Unfortunately, the cost is good music. Unlike artists like Nirvana and Radiohead, MGMT’s efforts to explore stranger, commercially-unfriendly territory on their third album come with a complete lack of focus and discernible melody, with the end result being a middling and overall frustrating affair.

Things do start out somewhat reassuring. Opening track “Alien Days,” for instance, kicks things off like a Broadway musical, with sweet, longing vocal melodies creeping up and resolving into something that sounds hopeful and elegant. The track, which is marked by playful synths and crashing drums (which, admittedly, sound excellent), has something of a whimsical vibe to it, and you begin to think that things won’t be so bad.

But as you listen closely, the albums problems begin to reveal themselves. Despite the fact that “Alien Days” has quite a bit going on in it, you realize that little about the actual song itself changes much throughout its five minute duration, as the song instead just piles on layer after layer of sound and studio trickery. Ultimately, however, things just get monotonous.

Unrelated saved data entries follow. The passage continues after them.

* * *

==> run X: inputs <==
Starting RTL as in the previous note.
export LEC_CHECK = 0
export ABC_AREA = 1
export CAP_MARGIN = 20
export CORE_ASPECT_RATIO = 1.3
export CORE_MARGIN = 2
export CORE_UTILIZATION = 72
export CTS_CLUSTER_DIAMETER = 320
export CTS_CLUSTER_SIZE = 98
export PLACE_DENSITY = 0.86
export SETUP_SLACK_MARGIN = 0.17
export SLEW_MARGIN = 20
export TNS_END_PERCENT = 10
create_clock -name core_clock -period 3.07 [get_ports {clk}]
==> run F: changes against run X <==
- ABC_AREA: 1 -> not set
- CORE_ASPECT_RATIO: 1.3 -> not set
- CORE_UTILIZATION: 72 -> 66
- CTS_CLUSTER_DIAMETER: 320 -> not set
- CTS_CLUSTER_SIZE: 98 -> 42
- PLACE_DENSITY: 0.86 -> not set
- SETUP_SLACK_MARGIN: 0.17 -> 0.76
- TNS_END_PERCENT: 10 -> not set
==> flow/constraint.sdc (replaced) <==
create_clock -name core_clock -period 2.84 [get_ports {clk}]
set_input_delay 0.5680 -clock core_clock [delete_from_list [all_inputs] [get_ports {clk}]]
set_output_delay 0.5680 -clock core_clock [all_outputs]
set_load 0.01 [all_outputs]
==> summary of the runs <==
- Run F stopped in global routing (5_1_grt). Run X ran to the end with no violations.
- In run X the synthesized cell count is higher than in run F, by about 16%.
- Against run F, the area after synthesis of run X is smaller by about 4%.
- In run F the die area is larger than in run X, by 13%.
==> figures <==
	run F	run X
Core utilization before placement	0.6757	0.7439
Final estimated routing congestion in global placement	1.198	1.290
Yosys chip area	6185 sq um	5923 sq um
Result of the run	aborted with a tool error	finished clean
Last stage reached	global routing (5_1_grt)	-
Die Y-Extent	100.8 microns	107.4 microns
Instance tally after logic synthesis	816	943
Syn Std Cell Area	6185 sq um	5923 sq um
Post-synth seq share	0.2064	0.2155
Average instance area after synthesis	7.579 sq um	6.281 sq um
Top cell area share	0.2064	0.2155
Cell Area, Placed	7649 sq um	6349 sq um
==> job 4478 <==
// ALU
module ALU (
    input Clk,
    input Reset,
    input [7:0] operand_A, operand_B,
    input [3:0] Sel,
    output [7:0] Out,
    output [3:0] Flag);
clock: 12.2 ns
lec_check: 0
cap_margin: 20
core_margin: 2
core_utilization: 72
cts_cluster_diameter: 175
cts_cluster_size: 96
slew_margin: 20
tns_end_percent: 5
run.sh (not shown) runs the stock make flow with config.mk's settings and CLKGATE_MAP_FILE=.
==> inputs of job 5085, as changes to job 4478 <==
Settings changed: CAP_MARGIN 20 to 10, CTS_CLUSTER_DIAMETER 175 to not set, CTS_CLUSTER_SIZE 96 to not set, GPL_TIMING_DRIVEN set to 1, HOLD_SLACK_MARGIN set to -0.1, MAX_ROUTING_LAYER set to met5, PLACE_DENSITY set to 0.64, SETUP_SLACK_MARGIN set to -0.9, TNS_END_PERCENT 5 to 80.
==> flow/constraint.sdc (replaced) <==
create_clock -name core_clock -period 11.7 [get_ports {Clk}]
set_input_delay 2.3400 -clock core_clock [delete_from_list [all_inputs] [get_ports {Clk}]]
set_output_delay 2.3400 -clock core_clock [all_outputs]
set_load 0.01 [all_outputs]
==> comparison <==
- Job 4478 did not get past global routing (5_1_grt). Job 5085 ran to the end with violations: negative setup slack.
- In synthesized cell count, job 5085 and job 4478 do not differ.
- In area after synthesis, job 4478 and job 5085 do not differ.
- Die size is the same in job 4478 and job 5085.
Setup of job 9439:
==> flow/design.v <==
`timescale 1ns/10ps
module ELA(clk, rst, ready, in_data, data_rd, req, wen, addr, data_wr, done);
	input				clk;
	input				rst;
	input				ready;
	input		[7:0]	in_data;
	input		[7:0]	data_rd;
	output reg			req;
	output reg			wen;
	output reg	[12:0]	addr;
	output reg	[7:0]	data_wr;
	output reg			done;
localparam IDLE = 3'd0, LOAD = 3'd1, OUT_PINK = 3'd2, OUT_BLUE = 3'd3, FINISH = 3'd4;
reg [2:0] state, next_state;
reg [5:0] count_row;
reg [6:0] count_column;
reg [7:0] U [0:127];	 
reg [7:0] L [0:127];	 
reg [7:0] D1, D2, D3;
integer i;
wire last_col = (count_column == 7'd127);
wire shift_in = (state == LOAD) || (state == OUT_PINK && !last_col);
wire rotate   = (state == OUT_BLUE);
function [7:0] avg;
	input [7:0] a, b;
	reg [8:0] s;
	begin
		s = {1'b0, a} + {1'b0, b};
		avg = s[8:1];
	end
endfunction
function [7:0] absd;
	input [7:0] a, b;
	begin
		absd = (a >= b) ? a - b : b - a;
	end
endfunction
always @(*) begin
	next_state = state;
	case(state)
		IDLE:     if(ready) next_state = LOAD;
		LOAD:     next_state = OUT_PINK;
		OUT_PINK: if(last_col) next_state = (count_row < 6'd2) ? LOAD : OUT_BLUE;
		OUT_BLUE: if(last_col) next_state = (count_row == 6'd32) ? FINISH : LOAD;
		default:  next_state = state;
	endcase
end
always @(posedge clk or posedge rst) begin
	if(rst) begin
		state <= IDLE;
		count_row <= 6'd0;
		count_column <= 7'd0;
	end
	else begin
		state <= next_state;
		if(state == LOAD)
			count_row <= count_row + 6'd1;
		if(state == OUT_PINK || state == OUT_BLUE)
			count_column <= count_column + 7'd1;
		else
			count_column <= 7'd0;
	end
end
always @(posedge clk) begin
	if(shift_in || rotate) begin
		for(i = 0; i < 127; i = i + 1) begin
			U[i] <= U[i + 1];
			L[i] <= L[i + 1];
		end
		U[127] <= rotate ? U[0] : L[0];
		L[127] <= rotate ? L[0] : in_data;
	end
	if(rotate) begin
		D1 <= absd(U[0], L[2]);
		D2 <= absd(U[1], L[1]);
		D3 <= absd(U[2], L[0]);
	end
end
reg [7:0] x, y, a, b, m, blue;
always @(*) begin
	x = U[0];
	y = L[0];
	if((D2 <= D1) && (D2 <= D3)) begin
		a = U[0]; b = L[0];
	end
	else if((D1 <= D2) && (D1 <= D3)) begin
		a = U[127]; b = L[1];
	end
	else begin
		a = U[1]; b = L[127];
	end
	if(count_column == 7'd0 || last_col) begin
		a = U[0]; b = L[0];
	end
	m = avg(a, b);
	if(((x >= m) && (x < y)) || ((x < m) && (x >= y)))
		blue = x;
	else if(((y >= m) && (y < x)) || ((y < m) && (y >= x)))
		blue = y;
	else
		blue = m;
end
always @(*) begin
	req = (state == LOAD);
	wen = (state == OUT_PINK) || (state == OUT_BLUE);
	done = (state == FINISH);
	addr = 13'd0;
	data_wr = 8'd0;
	if(state == OUT_PINK) begin
		addr = {count_row[4:0] - 5'd1, 1'b0, count_column};
		data_wr = L[127];
	end
	else if(state == OUT_BLUE) begin
		addr = {count_row[4:0] - 5'd2, 1'b1, count_column};
		data_wr = blue;
	end
end
endmodule
Settings: LEC_CHECK=0, CAP_MARGIN=20, CORE_MARGIN=2, CORE_UTILIZATION=51, SLEW_MARGIN=20; clock period 7.2 ns.
run.sh (not shown) runs the stock make flow with config.mk's settings and CLKGATE_MAP_FILE=.
STATUS run=job 9439 STAGES=ALL_DONE FINAL_CHECKS=FAILED CAUSE=setup timing
Input changes introduced in job 5040 (baseline for comparison: job 9439):
Settings: CORE_UTILIZATION changed from 51 to 65; CTS_CLUSTER_SIZE newly set to 41; SETUP_SLACK_MARGIN newly set to 1.34; PLACE_DENSITY_LB_ADDON newly set to 0.0; the clock period (ns, I/O delays scaled along) changed from 7.2 to 4.6.
### Flow results
- Compared to job 9439, job 5040 has final worst-path setup slack 1.92 ns lower.
- Job 5040 vs job 9439: total power up in job 5040
- Re proportion of final cell area spent on non-clock buffers: job 9439 was lower than job 5040.
- Job 9439 → job 5040: aggregate routed wire length up 29 mm, global-route wire length before repair grew by 35 mm.
- Instance count on the critical path of job 5040 falls short of that of job 9439 by more than 10%.
- Relative to job 9439, count of placed standard cells including taps decreased by 269 in job 5040.
- Job 5040 finished all stages; however, its layout fails the closing checks, the failures being setup timing.
- Setup TNS for job 5040 is lower than for job 9439.
Modified inputs, job 5194 compared to job 5040
Settings: CORE_UTILIZATION: 65 -> 46; PLACE_DENSITY_LB_ADDON: 0.0 -> unset; SETUP_SLACK_MARGIN: 1.34 -> 1.07; CTS_CLUSTER_SIZE: 41 -> unset; the clock period (ns, I/O delays scaled along): 4.6 -> 4.17.
==> results <==
- To summarise job 5194: no stage aborted, but the layout did not pass its checks, failing on setup timing.
- Job 5194 vs job 5040: part of the power in the clock network up in job 5194
- Job 5194 ends up with higher logic depth of the worst path, buffers included than job 5040 does.
- Comparing job 5040 against job 5194, there is no change at all in antenna violation net count after detailed routing.
### job 5194 -> job 7703
Settings: CORE_UTILIZATION now 39, was 46; SETUP_SLACK_MARGIN no longer set, was 1.07; the clock period (ns, I/O delays scaled along) now 11.1, was 4.17.
Notes after the runs:
Job 7703 went all the way through synthesis, placement and routing and the layout is clean on timing, DRC and antenna. Total area of multi-input combinational cells of job 7703 falls short of that of job 5194 by more than 10%. Diff job 7703 and job 5194: global-route usage higher in job 5194. Going from job 5194 to job 7703, top-level port count now sits at about the same level; worst supply voltage drop on vdd now sits lower; global-route wire length before repair now sits lower; measured slew at the worst slew-check pin now sits higher. Cell resize tally after clock tree synthesis (lower): job 7703. First element of the critical path: D1[7] -> job 7703, D2[6] -> job 5194.
Inputs modified between job 7703 and job 3073:
Settings: an added SETUP_SLACK_MARGIN of 1.18; an added PLACE_DENSITY_LB_ADDON of 0.0; a change of CORE_UTILIZATION from 39 to 72; a change of the clock period (ns, I/O delays scaled along) from 11.1 to 4.61.
- Job 3073 did not run to completion, as it errored out during 5_1_grt.
- Job 7703 has a higher die outline width than job 3073.
- Job 3073 -> job 7703: share of the synthesized netlist area taken by xor and xnor gates delta 0, exact match
- Relative to job 7703, the die boundary height of job 3073 is lower by about 26%.
No activity file was given, so power comes from the tool's default toggle rates.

Sadly, this is pretty much the exact path that nearly every song on “MGMT” follows, and it gets really old really fast. Here’s basically what I imagined the writing process was like for VanWyngarden and Goldwasser for this album: start with a simple chord structure with only a few instruments, add vocals with bizarre lyrics sung with little or no emotion, and then just keep adding gratuitous layers and layers of noises and sound effects until the song is just one big, muddled blur.

It sounds like I’m exaggerating (or just ranting), but it’s hard to overstate how tiring this approach gets. I know MGMT were really steering clear of pop music this time around, but I’d doubt I could properly recall a single piece of music I just heard after my first, second, even third time listening through.

Songs like “Astro-Mancy,” “Mystery Disease,” and “An Orphan of Fortune” literally feel like they’re going in one ear and out the other, as while they’re certainly very detailed and meticulously crafted, almost nothing about them really stick out and grab your attention even slightly.

I can’t say that I dislike every song on “MGMT.” “A Good Sadness,” for instance, is easily the albums biggest standout and probably the most bracing moment on the album. The track features the same muddled, dense production as the rest of the album, but the charged, abrasive synth melodies give the track much more urgency and momentum than at any other moment throughout.

“MGMT” is clearly just a bad case of “trying way too hard,” but what they seem to be trying the hardest at is making an album that honors their influences. Being a couple of psych-rock weirdoes from day one, I imagine that the populist appeal of their first album made MGMT feel a bit misunderstood, as everything they’ve made since recalls much stranger artists like Brian Eno, Spacemen 3, and the stranger sides of Pink Floyd.

But while “MGMT” more clearly reflects these influences than the squirmy hooks of “Time to Pretend,” they’re far from being able to implement and execute them in an even mildly coherent way. Influences are mashed and bled together so frequently and spastically in nearly every song that the duo often just sound confused and disorganized.

MGMT have stated in the past that they wanted “MGMT” to be the kind of album that most people wouldn’t get on the first listen – that multiple listens are absolutely necessary to understand it. OK, I understand that rationale, but here’s the thing: In order to make that approach successful, you need to give listeners a good reason to come back and explore the record more. Simply piling on layer after layer of psychedelic noise over monotonous songs, unfortunately, is no way to do that.

A part of me does respect MGMT’s ambitions on this record – the duo could have easily spent the last few years milking their hits for all they’re worth and made out handsomely, but clearly, they had no such desire to remain simple pop stars. But before they start reaching out to new, more adventurous territories, they really need to get a grip on where they’re going in the first place.

If MGMT’s overall plan with their new album was to throw all their old fans for a loop and weird everyone out, than mission accomplished. But alienating their old fans might not be the best route for MGMT, as their latest certainly won’t grant them any new ones.